Belém: Movimento Mulheres em Luta realiza debate sobre opressões

Coordenadora geral do sindicato da construção, Deusinha Almeida

No último dia 25 de novembro o Movimento Mulheres em Luta realizou, no Sindicato dos Trabalhadores da Construção Civil de Belém (PA), um debate sobre o dia da consciência Negra e o Dia internacional de combate a violência à mulher.

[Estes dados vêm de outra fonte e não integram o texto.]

--- src/rtl/fc_pkg.sv ---
// Shared definitions for the fully-connected layer engine.
package fc_pkg;

  typedef enum logic [2:0] {
    ST_IDLE,
    ST_LOAD,
    ST_MAC,
    ST_BIAS,
    ST_OUT
  } fc_state_e;

  localparam logic [31:0] FP_ZERO = 32'h0000_0000;
  localparam int unsigned FP_SIGN = 31;

  // Never returns less than 1 so single-entry counters still get a bit.
  function automatic int unsigned fc_clog2(input int unsigned value);
    int unsigned r;
    r = 1;
    while ((32'd1 << r) < value) r = r + 1;
    return r;
  endfunction

endpackage

--- src/rtl/fc_mac_lane.sv ---
// fp32 multiply-accumulate lane: acc += a*w per beat, acc += bias on request.
module fc_mac_lane
  import fc_pkg::*;
(
  input  logic        clk,
  input  logic        rst,
  input  logic        clear,
  input  logic        en,
  input  logic        bias_en,
  input  logic [31:0] a,
  input  logic [31:0] w,
  input  logic [31:0] bias,
  output logic [31:0] acc
);

  // Denormals flush to zero, mantissa is truncated, overflow saturates to Inf.
  function automatic logic [31:0] fp_mul(input logic [31:0] x, input logic [31:0] y);
    logic [47:0] prod;
    logic        s;
    int          e;
    s = x[31] ^ y[31];
    if (x[30:23] == 8'd0 || y[30:23] == 8'd0) return {s, 31'd0};
    prod = 48'({1'b1, x[22:0]}) * 48'({1'b1, y[22:0]});
    e = int'(x[30:23]) + int'(y[30:23]) - 127;
    if (prod[47]) begin
      prod = prod >> 24;
      e = e + 1;
    end else begin
      prod = prod >> 23;
    end
    if (e <= 0) return {s, 31'd0};
    if (e >= 255) return {s, 8'hFF, 23'd0};
    return {s, 8'(e), 23'(prod)};
  endfunction

  function automatic logic [31:0] fp_add(input logic [31:0] p, input logic [31:0] q);
    logic [31:0] x;
    logic [31:0] y;
    logic [26:0] mx;
    logic [26:0] my;
    logic [26:0] sum;
    int          e;
    int          d;
    if (p[30:23] == 8'd0) return q;
    if (q[30:23] == 8'd0) return p;
    if (p[30:0] >= q[30:0]) begin
      x = p;
      y = q;
    end else begin
      x = q;
      y = p;
    end
    // Hidden bit sits at 25; two extra low bits keep alignment precision.
    mx = {2'b01, x[22:0], 2'b00};
    my = {2'b01, y[22:0], 2'b00};
    d  = int'(x[30:23]) - int'(y[30:23]);
    my = (d > 26) ? '0 : (my >> d);
    e  = int'(x[30:23]);
    sum = (x[31] == y[31]) ? (mx + my) : (mx - my);
    if (sum == '0) return FP_ZERO;
    if (sum[26]) begin
      sum = sum >> 1;
      e = e + 1;
    end else begin
      for (int unsigned k = 0; k < 26; k++) begin
        if (!sum[25]) begin
          sum = sum << 1;
          e = e - 1;
        end
      end
    end
    if (e <= 0) return {x[31], 31'd0};
    if (e >= 255) return {x[31], 8'hFF, 23'd0};
    return {x[31], 8'(e), 23'(sum >> 2)};
  endfunction

  always_ff @(posedge clk or posedge rst) begin
    if (rst) begin
      acc <= FP_ZERO;
    end else if (clear) begin
      acc <= FP_ZERO;
    end else if (en) begin
      acc <= fp_add(acc, fp_mul(a, w));
    end else if (bias_en) begin
      acc <= fp_add(acc, bias);
    end
  end

endmodule

--- src/rtl/fc_engine.sv ---
// Fully-connected layer engine: buffers one feature vector, then streams
// weights/bias per neuron and emits y[n] = sum(x[i]*w[n][i]) + b[n].
module fc_engine
  import fc_pkg::*;
#(
  parameter int BIT     = 32,
  parameter int IN_LEN  = 32,
  parameter int OUT_LEN = 10,
  parameter int RELU    = 0
) (
  input  logic                         clk,
  input  logic                         rst_,
  input  logic                         start,
  input  logic [BIT-1:0]               in_data,
  input  logic                         in_valid,
  output logic                         in_ready,
  input  logic [BIT-1:0]               w_data,
  input  logic                         w_valid,
  output logic                         w_ready,
  input  logic [BIT-1:0]               b_data,
  input  logic                         b_valid,
  output logic                         b_ready,
  output logic [BIT-1:0]               out_data,
  output logic [fc_clog2(OUT_LEN)-1:0] out_idx,
  output logic                         out_valid,
  input  logic                         out_ready,
  output logic                         busy,
  output logic                         done
);

  localparam int unsigned IW = fc_clog2(IN_LEN);
  localparam int unsigned NW = fc_clog2(OUT_LEN);
  localparam logic [IW-1:0] I_LAST = IW'(IN_LEN - 1);
  localparam logic [NW-1:0] N_LAST = NW'(OUT_LEN - 1);

  fc_state_e      state;
  fc_state_e      state_nx;
  logic [IW-1:0]  i;
  logic [NW-1:0]  n;
  logic [BIT-1:0] feat_buf [IN_LEN];
  logic [BIT-1:0] acc;
  logic           lane_clear;
  logic           last_out;

  always_comb begin
    state_nx   = state;
    in_ready   = 1'b0;
    w_ready    = 1'b0;
    b_ready    = 1'b0;
    out_valid  = 1'b0;
    lane_clear = 1'b0;
    last_out   = 1'b0;
    case (state)
      ST_IDLE: if (start) state_nx = ST_LOAD;
      ST_LOAD: begin
        in_ready = 1'b1;
        if (in_valid && i == I_LAST) begin
          state_nx   = ST_MAC;
          lane_clear = 1'b1;
        end
      end
      ST_MAC: begin
        w_ready = 1'b1;
        if (w_valid && i == I_LAST) state_nx = ST_BIAS;
      end
      ST_BIAS: begin
        b_ready = 1'b1;
        if (b_valid) state_nx = ST_OUT;
      end
      ST_OUT: begin
        out_valid = 1'b1;
        if (out_ready) begin
          if (n == N_LAST) begin
            state_nx = ST_IDLE;
            last_out = 1'b1;
          end else begin
            state_nx   = ST_MAC;
            lane_clear = 1'b1;
          end
        end
      end
      default: state_nx = ST_IDLE;
    endcase
  end

  // i wraps to 0 on its last beat, so it is already cleared for the next phase.
  always_ff @(posedge clk or posedge rst_) begin
    if (rst_) begin
      state <= ST_IDLE;
      i     <= '0;
      n     <= '0;
      done  <= 1'b0;
    end else begin
      state <= state_nx;
      done  <= last_out;
      if ((in_ready && in_valid) || (w_ready && w_valid))
        i <= (i == I_LAST) ? '0 : i + IW'(1);
      if (out_valid && out_ready)
        n <= (n == N_LAST) ? '0 : n + NW'(1);
    end
  end

  always_ff @(posedge clk) begin
    if (in_ready && in_valid) feat_buf[i] <= in_data;
  end

  fc_mac_lane u_lane (
    .clk     (clk),
    .rst     (rst_),
    .clear   (lane_clear),
    .en      (w_ready && w_valid),
    .bias_en (b_ready && b_valid),
    .a       (feat_buf[i]),
    .w       (w_data),
    .bias    (b_data),
    .acc     (acc)
  );

  assign out_data = (RELU != 0 && acc[FP_SIGN]) ? FP_ZERO : acc;
  assign out_idx  = n;
  assign busy     = (state != ST_IDLE);

endmodule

A atividade teve início com a comovente interpretação do poema “Eu sou carvão” pela atriz e ativista do movimento negro Well Macedo .

Em seguida, a coordenadora geral do DCE UFPA e ativista da ANEL (Assembléia Nacional dos Estudantes Livre), Karina Dias, falou sobre a luta do povo negro e da realidade que vive essa população em nosso país. “O Brasil é o país com a maior população negra no mundo, depois da África, mas isso não significa que essa população seja respeitada em sua cultura e seus direitos” afirmou Karina.

A representante do movimento mulheres em luta, Marcela Azevedo, desenvolveu uma análise da violência contra a mulher no Brasil e na região norte, além de fazer um balanço dos 5 anos de implementação da Lei Maria da Penha. “A lei foi importante para tipificar essa violência, mas a falta de investimento do Governo federal, desde Lula e passando pelo governo Dilma, impedem que ela seja de fato uma alternativa para as mulheres vítimas de violência doméstica” concluiu Marcela.

A coordenadora geral do sindicato da construção civil, Deusinha Almeida, fez uma saudação ao debate colocando a realidade de constante assédio moral por que passam as mulheres operárias nos canteiros de obra e afirmou “a nossa luta, enquanto mulheres trabalhadoras têm que ser junto com nossos companheiros e contra o capitalismo que nos oprime e explora” .

A atividade contou com a presença dos trabalhadores e trabalhadoras da construção civil, professores que acabaram de sair de greve, setores do funcionalismo público, do comitê Xingú Vivo, da juventude da ANEL, dentre outros.

Ao final, aconteceu a festa Black com apresentação de um grupo de Hip Hop e do grupo de chorinho “CHORAMINGANDOS” ambos ativistas na defesa e na valorização da cultura negra na cidade.